Aim of the exercise: Look for the word "timing". Copy every line of the listing where it occurs.

Given data:

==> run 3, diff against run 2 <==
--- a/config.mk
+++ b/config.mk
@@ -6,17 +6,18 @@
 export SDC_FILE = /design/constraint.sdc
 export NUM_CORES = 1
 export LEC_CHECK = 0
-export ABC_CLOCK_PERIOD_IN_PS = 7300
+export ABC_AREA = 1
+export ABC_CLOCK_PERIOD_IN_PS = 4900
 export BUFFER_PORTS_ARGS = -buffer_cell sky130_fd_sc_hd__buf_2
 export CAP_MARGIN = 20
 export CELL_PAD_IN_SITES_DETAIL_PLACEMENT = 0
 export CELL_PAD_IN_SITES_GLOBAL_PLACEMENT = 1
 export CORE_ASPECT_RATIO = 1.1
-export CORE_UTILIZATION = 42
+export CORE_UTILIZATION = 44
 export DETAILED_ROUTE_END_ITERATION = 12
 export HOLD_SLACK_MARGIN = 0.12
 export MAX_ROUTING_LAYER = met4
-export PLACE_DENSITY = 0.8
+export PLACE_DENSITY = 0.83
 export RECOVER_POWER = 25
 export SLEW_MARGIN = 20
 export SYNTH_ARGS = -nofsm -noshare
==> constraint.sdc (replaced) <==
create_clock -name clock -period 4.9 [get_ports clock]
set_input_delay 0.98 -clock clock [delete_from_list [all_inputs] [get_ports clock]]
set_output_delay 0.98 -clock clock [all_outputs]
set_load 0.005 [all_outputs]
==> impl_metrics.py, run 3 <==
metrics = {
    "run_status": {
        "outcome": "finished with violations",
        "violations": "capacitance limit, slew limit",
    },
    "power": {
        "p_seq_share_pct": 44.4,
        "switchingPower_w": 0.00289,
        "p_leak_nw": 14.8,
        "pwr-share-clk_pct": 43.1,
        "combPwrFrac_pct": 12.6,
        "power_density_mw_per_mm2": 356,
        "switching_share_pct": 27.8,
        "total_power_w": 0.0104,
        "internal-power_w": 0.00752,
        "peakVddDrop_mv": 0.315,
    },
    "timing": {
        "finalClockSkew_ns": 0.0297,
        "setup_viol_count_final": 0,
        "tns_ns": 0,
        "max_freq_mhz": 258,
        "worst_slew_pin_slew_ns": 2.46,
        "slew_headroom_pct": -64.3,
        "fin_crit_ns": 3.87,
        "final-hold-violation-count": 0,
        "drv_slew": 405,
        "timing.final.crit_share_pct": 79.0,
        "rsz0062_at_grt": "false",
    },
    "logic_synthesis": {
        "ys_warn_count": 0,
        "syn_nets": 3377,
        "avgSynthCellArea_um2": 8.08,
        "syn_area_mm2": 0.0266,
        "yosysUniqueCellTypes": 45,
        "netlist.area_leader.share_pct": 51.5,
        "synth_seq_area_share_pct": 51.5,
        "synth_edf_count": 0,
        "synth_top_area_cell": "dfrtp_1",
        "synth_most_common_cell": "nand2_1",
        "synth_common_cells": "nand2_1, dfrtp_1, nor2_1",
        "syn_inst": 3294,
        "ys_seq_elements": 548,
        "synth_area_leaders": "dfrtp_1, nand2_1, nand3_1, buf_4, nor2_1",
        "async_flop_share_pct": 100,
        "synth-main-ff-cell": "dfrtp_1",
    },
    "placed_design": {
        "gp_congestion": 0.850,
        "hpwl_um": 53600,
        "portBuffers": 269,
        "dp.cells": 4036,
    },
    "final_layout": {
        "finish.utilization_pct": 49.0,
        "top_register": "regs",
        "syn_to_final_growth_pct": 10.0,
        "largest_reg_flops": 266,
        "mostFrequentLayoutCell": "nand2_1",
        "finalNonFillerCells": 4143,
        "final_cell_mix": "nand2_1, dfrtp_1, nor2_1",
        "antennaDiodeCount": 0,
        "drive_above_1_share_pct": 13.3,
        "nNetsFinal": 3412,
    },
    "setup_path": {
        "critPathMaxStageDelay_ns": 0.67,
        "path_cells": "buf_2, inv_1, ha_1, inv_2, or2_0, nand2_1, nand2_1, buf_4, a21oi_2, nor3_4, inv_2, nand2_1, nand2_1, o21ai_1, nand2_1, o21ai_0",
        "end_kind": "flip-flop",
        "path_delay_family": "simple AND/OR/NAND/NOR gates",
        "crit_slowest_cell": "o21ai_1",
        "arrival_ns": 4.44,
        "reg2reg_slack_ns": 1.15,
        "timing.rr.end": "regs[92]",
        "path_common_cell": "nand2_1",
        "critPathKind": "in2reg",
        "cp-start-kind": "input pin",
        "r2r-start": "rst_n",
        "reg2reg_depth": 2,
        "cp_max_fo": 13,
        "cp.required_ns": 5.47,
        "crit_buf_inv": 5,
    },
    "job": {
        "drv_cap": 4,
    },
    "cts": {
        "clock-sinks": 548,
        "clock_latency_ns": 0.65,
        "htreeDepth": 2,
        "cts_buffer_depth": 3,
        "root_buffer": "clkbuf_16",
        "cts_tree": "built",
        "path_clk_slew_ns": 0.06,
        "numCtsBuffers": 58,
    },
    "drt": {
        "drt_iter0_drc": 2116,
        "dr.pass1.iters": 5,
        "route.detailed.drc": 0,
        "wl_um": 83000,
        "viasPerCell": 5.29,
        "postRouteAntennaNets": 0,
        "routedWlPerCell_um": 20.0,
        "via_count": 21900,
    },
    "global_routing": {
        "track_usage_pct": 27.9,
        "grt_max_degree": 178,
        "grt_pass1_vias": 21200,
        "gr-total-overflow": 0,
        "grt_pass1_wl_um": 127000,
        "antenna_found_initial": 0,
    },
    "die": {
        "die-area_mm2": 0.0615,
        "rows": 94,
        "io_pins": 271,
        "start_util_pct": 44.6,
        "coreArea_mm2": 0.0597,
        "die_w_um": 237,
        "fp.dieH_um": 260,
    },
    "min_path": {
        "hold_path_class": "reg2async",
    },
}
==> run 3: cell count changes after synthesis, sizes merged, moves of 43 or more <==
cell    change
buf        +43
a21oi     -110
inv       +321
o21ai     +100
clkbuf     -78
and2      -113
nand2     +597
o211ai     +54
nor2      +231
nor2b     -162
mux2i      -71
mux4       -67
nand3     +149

Exercise result:
    "timing": {
        "timing.final.crit_share_pct": 79.0,
        "timing.rr.end": "regs[92]",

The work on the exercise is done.